WHAT NEEDS TO BE DONE: In the records that follow, find each line containing "once" and copy it.

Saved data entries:
■ ■ ■ ■ ■

<file path="src/rtl/blwd_pkg.sv">
// Shared definitions for the bounded list block: request modes, status codes,
// default capacity and the request and response records.
// No dependencies.
`timescale 1ns / 1ps
`default_nettype none

package blwd_pkg;

  // Default number of entries the list can hold
  localparam int unsigned CapacityDefault = 16;

  // Request modes
  localparam logic [2:0] MODE_INSERT   = 3'd0;
  localparam logic [2:0] MODE_REM_HEAD = 3'd1;
  localparam logic [2:0] MODE_REM_VAL  = 3'd2;
  localparam logic [2:0] MODE_CLEAR    = 3'd3;
  localparam logic [2:0] MODE_REPLACE  = 3'd4;

  // Result status codes
  localparam logic [1:0] STAT_OK       = 2'd0;
  localparam logic [1:0] STAT_FULL     = 2'd1;
  localparam logic [1:0] STAT_EMPTY    = 2'd2;
  localparam logic [1:0] STAT_NOTFOUND = 2'd3;

  typedef struct packed {
    logic [2:0]         mode;
    logic signed [31:0] value;
    logic signed [31:0] new_value;
  } req_t;

  typedef struct packed {
    logic [1:0] status;
    logic [4:0] occupancy;
    logic       is_empty;
  } rsp_t;

endpackage

`default_nettype wire

</file>
<file path="src/rtl/bounded_list_with_delete.sv">
// Top level of the bounded list block: input and output handshakes and the
// output register around the list sequencer. Depends on blwd_pkg, blwd_core.
`timescale 1ns / 1ps
`default_nettype none

// Ordered store of up to CAPACITY signed 32-bit values, newest at the head.
// Each beat on the input carries a mode (insert at head, remove head, remove
// first match from the head, clear, replace all matches) and returns exactly
// one result beat with status, occupancy and an empty flag. Requests run one
// at a time. The entries sit in a single memory with one read and one write
// port, so each walk handles one entry per cycle. Insert, remove-head, clear,
// unused modes and any request on an empty list go straight to the result
// state; replace-all reads every entry once; remove-value reads from the head
// down to the first match and, for a match below the head, then moves each
// entry above it down by one, or reads the whole list when nothing matches.
// The next request is taken once the result has moved to the output register,
// even while that result stalls.
module bounded_list_with_delete #(
  parameter int unsigned CAPACITY = blwd_pkg::CapacityDefault
) (
  input  wire logic        clk_i,
  input  wire logic        rst_ni,
  input  wire logic        in_valid_i,
  output logic             in_stall_o,
  input  wire logic [2:0]  mode_i,
  input  wire logic signed [31:0] value_i,
  input  wire logic signed [31:0] new_value_i,
  output logic             out_valid_o,
  input  wire logic        out_stall_i,
  output logic [1:0]       status_o,
  output logic [4:0]       occupancy_o,
  output logic             is_empty_o
);

  blwd_pkg::req_t req;
  blwd_pkg::rsp_t rsp;
  blwd_pkg::rsp_t out_q;
  logic           busy;
  logic           rsp_valid;
  logic           out_valid_q;
  logic           out_free;
  logic           start;

  assign req.mode      = mode_i;
  assign req.value     = value_i;
  assign req.new_value = new_value_i;

  assign in_stall_o = busy;
  assign start      = in_valid_i && !busy;
  assign out_free   = !out_valid_q || !out_stall_i;

  blwd_core #(
    .CAPACITY(CAPACITY)
  ) u_core (
    .clk_i       (clk_i),
    .rst_ni      (rst_ni),
    .start_i     (start),
    .req_i       (req),
    .take_i      (out_free),
    .busy_o      (busy),
    .rsp_valid_o (rsp_valid),
    .rsp_o       (rsp)
  );

  // Output beat valid: set on a new result, drop once taken
  always_ff @(posedge clk_i or negedge rst_ni) begin
    if (!rst_ni) begin
      out_valid_q <= 1'b0;
    end else if (out_free) begin
      out_valid_q <= rsp_valid;
    end
  end

  // Output payload: load only into a free slot, hold while stalled
  always_ff @(posedge clk_i) begin
    if (out_free && rsp_valid) begin
      out_q <= rsp;
    end
  end

  assign out_valid_o = out_valid_q;
  assign status_o    = out_q.status;
  assign occupancy_o = out_q.occupancy;
  assign is_empty_o  = out_q.is_empty;

endmodule

`default_nettype wire

</file>
<file path="src/rtl/blwd_core.sv">
// List sequencer and entry memory: runs one request at a time over a
// synchronous single-read, single-write memory. Depends on blwd_pkg.
`timescale 1ns / 1ps
`default_nettype none

module blwd_core #(
  parameter int unsigned CAPACITY = blwd_pkg::CapacityDefault
) (
  input  wire logic          clk_i,
  input  wire logic          rst_ni,
  input  wire logic          start_i,
  input  wire blwd_pkg::req_t req_i,
  input  wire logic          take_i,
  output logic               busy_o,
  output logic               rsp_valid_o,
  output blwd_pkg::rsp_t     rsp_o
);

  localparam int unsigned AW = $clog2(CAPACITY);
  localparam int unsigned CW = $clog2(CAPACITY + 1);

  typedef enum logic [4:0] {
    ST_IDLE = 5'b00001,
    ST_SRCH = 5'b00010,
    ST_CMPT = 5'b00100,
    ST_RPLC = 5'b01000,
    ST_RESP = 5'b10000
  } state_e;

  // Entries live in reverse order: the head sits at address count-1, so
  // insert and remove-head touch only one end.
  logic [31:0] mem_q [CAPACITY];
  logic [31:0] rdata_q;

  state_e        state_q, state_d;
  logic [CW-1:0] count_q, count_d;
  logic [AW-1:0] rd_q, rd_d;
  logic [AW-1:0] ra_q, ra_d;
  logic          iss_q, iss_d;
  logic          rv_q, rv_d;
  logic [1:0]    status_q, status_d;
  logic [31:0]   val_q, val_d;
  logic [31:0]   nval_q, nval_d;

  logic          we;
  logic [AW-1:0] waddr;
  logic [31:0]   wdata;
  logic [AW-1:0] last_addr;
  logic          hit;

  assign last_addr = AW'(count_q - CW'(1));
  assign hit       = (rdata_q == val_q);

  // Memory: one write port, one registered read port
  always_ff @(posedge clk_i) begin
    if (we) begin
      mem_q[waddr] <= wdata;
    end
    rdata_q <= mem_q[rd_q];
  end

  // Sequencer
  always_comb begin
    state_d  = state_q;
    count_d  = count_q;
    rd_d     = rd_q;
    ra_d     = ra_q;
    iss_d    = iss_q;
    rv_d     = 1'b0;
    status_d = status_q;
    val_d    = val_q;
    nval_d   = nval_q;
    we       = 1'b0;
    waddr    = count_q[AW-1:0];
    wdata    = req_i.value;

    case (state_q)
      ST_IDLE: begin
        if (start_i) begin
          val_d    = req_i.value;
          nval_d   = req_i.new_value;
          status_d = blwd_pkg::STAT_OK;
          iss_d    = 1'b1;
          state_d  = ST_RESP;
          case (req_i.mode)
            blwd_pkg::MODE_INSERT: begin
              if (count_q == CW'(CAPACITY)) begin
                status_d = blwd_pkg::STAT_FULL;
              end else begin
                we      = 1'b1;
                count_d = count_q + CW'(1);
              end
            end
            blwd_pkg::MODE_REM_HEAD: begin
              if (count_q == '0) begin
                status_d = blwd_pkg::STAT_EMPTY;
              end else begin
                count_d = count_q - CW'(1);
              end
            end
            blwd_pkg::MODE_REM_VAL: begin
              if (count_q == '0) begin
                status_d = blwd_pkg::STAT_EMPTY;
              end else begin
                rd_d    = last_addr;
                state_d = ST_SRCH;
              end
            end
            blwd_pkg::MODE_CLEAR: begin
              count_d = '0;
            end
            blwd_pkg::MODE_REPLACE: begin
              if (count_q != '0) begin
                rd_d    = '0;
                state_d = ST_RPLC;
              end
            end
            default: begin
            end
          endcase
        end
      end

      // Walk from the head toward the tail, one read per cycle
      ST_SRCH: begin
        if (iss_q) begin
          rv_d = 1'b1;
          ra_d = rd_q;
          if (rd_q == '0) begin
            iss_d = 1'b0;
          end else begin
            rd_d = rd_q - AW'(1);
          end
        end
        if (rv_q) begin
          if (hit) begin
            if (ra_q == last_addr) begin
              count_d = count_q - CW'(1);
              state_d = ST_RESP;
            end else begin
              rd_d    = ra_q + AW'(1);
              iss_d   = 1'b1;
              rv_d    = 1'b0;
              state_d = ST_CMPT;
            end
          end else if (ra_q == '0) begin
            status_d = blwd_pkg::STAT_NOTFOUND;
            state_d  = ST_RESP;
          end
        end
      end

      // Close the gap: move each entry above the match down by one
      ST_CMPT: begin
        if (iss_q) begin
          rv_d = 1'b1;
          ra_d = rd_q;
          if (rd_q == last_addr) begin
            iss_d = 1'b0;
          end else begin
            rd_d = rd_q + AW'(1);
          end
        end
        if (rv_q) begin
          we    = 1'b1;
          waddr = ra_q - AW'(1);
          wdata = rdata_q;
          if (ra_q == last_addr) begin
            count_d = count_q - CW'(1);
            state_d = ST_RESP;
          end
        end
      end

      // Rewrite every matching entry in place
      ST_RPLC: begin
        if (iss_q) begin
          rv_d = 1'b1;
          ra_d = rd_q;
          if (rd_q == last_addr) begin
            iss_d = 1'b0;
          end else begin
            rd_d = rd_q + AW'(1);
          end
        end
        if (rv_q) begin
          if (hit) begin
            we    = 1'b1;
            waddr = ra_q;
            wdata = nval_q;
          end
          if (ra_q == last_addr) begin
            state_d = ST_RESP;
          end
        end
      end

      // Hold the result until the output side takes it
      ST_RESP: begin
        if (take_i) begin
          state_d = ST_IDLE;
        end
      end

      default: begin
        state_d = ST_IDLE;
      end
    endcase
  end

  // Control state
  always_ff @(posedge clk_i or negedge rst_ni) begin
    if (!rst_ni) begin
      state_q <= ST_IDLE;
      count_q <= '0;
      iss_q   <= 1'b0;
      rv_q    <= 1'b0;
    end else begin
      state_q <= state_d;
      count_q <= count_d;
      iss_q   <= iss_d;
      rv_q    <= rv_d;
    end
  end

  // Working registers
  always_ff @(posedge clk_i) begin
    rd_q     <= rd_d;
    ra_q     <= ra_d;
    status_q <= status_d;
    val_q    <= val_d;
    nval_q   <= nval_d;
  end

  assign busy_o          = (state_q != ST_IDLE);
  assign rsp_valid_o     = (state_q == ST_RESP);
  assign rsp_o.status    = status_q;
  assign rsp_o.occupancy = 5'(count_q);
  assign rsp_o.is_empty  = (count_q == '0);

endmodule

`default_nettype wire
</file>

■ ■ ■ ■ ■

SOLUTION FOR THIS TASK:
// state; replace-all reads every entry once; remove-value reads from the head
// The next request is taken once the result has moved to the output register,
  // Output beat valid: set on a new result, drop once taken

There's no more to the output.